> ASSIGNED TASK
Only the lines from the beginning of the data below through the line that contains "export NUM_CORES = 1" should be repeated, exactly as written.

Stored items
########

[config.mk]
export PLATFORM = sky130hd
export DESIGN_NAME = shift_swap_pipe_flat
export DESIGN_NICKNAME = d
export VERILOG_FILES = /design/src/rtl/shift_swap_pipe_pkg.sv /design/src/rtl/shift_swap_pipe_if.sv /design/src/rtl/shift_swap_pipe_stage_reg.sv /design/src/rtl/shift_swap_pipe.sv /design/src/flat_wrapper.sv
export SDC_FILE = /design/constraint.sdc
export NUM_CORES = 1
export LEC_CHECK = 0
export ABC_AREA = 1
export CAP_MARGIN = 25
export CORE_UTILIZATION = 48
export CTS_CLUSTER_DIAMETER = 80
export CTS_CLUSTER_SIZE = 14
export DETAILED_ROUTE_END_ITERATION = 8
export HOLD_SLACK_MARGIN = 0.15
export PLACE_DENSITY = 0.8
export SLEW_MARGIN = 20
export SYNTH_ARGS = -nofsm -noshare
export SYNTH_HDL_FRONTEND = slang
export SYNTH_SLANG_ARGS = --single-unit
[constraint.sdc]
create_clock -name clk -period 2.6 [get_ports clk]
set_input_delay 0.65 -clock clk [delete_from_list [all_inputs] [get_ports clk]]
set_output_delay 0.65 -clock clk [all_outputs]
set_load 0.03 [all_outputs]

########

> RESPONSE BOX
[config.mk]
export PLATFORM = sky130hd
export DESIGN_NAME = shift_swap_pipe_flat
export DESIGN_NICKNAME = d
export VERILOG_FILES = /design/src/rtl/shift_swap_pipe_pkg.sv /design/src/rtl/shift_swap_pipe_if.sv /design/src/rtl/shift_swap_pipe_stage_reg.sv /design/src/rtl/shift_swap_pipe.sv /design/src/flat_wrapper.sv
export SDC_FILE = /design/constraint.sdc
export NUM_CORES = 1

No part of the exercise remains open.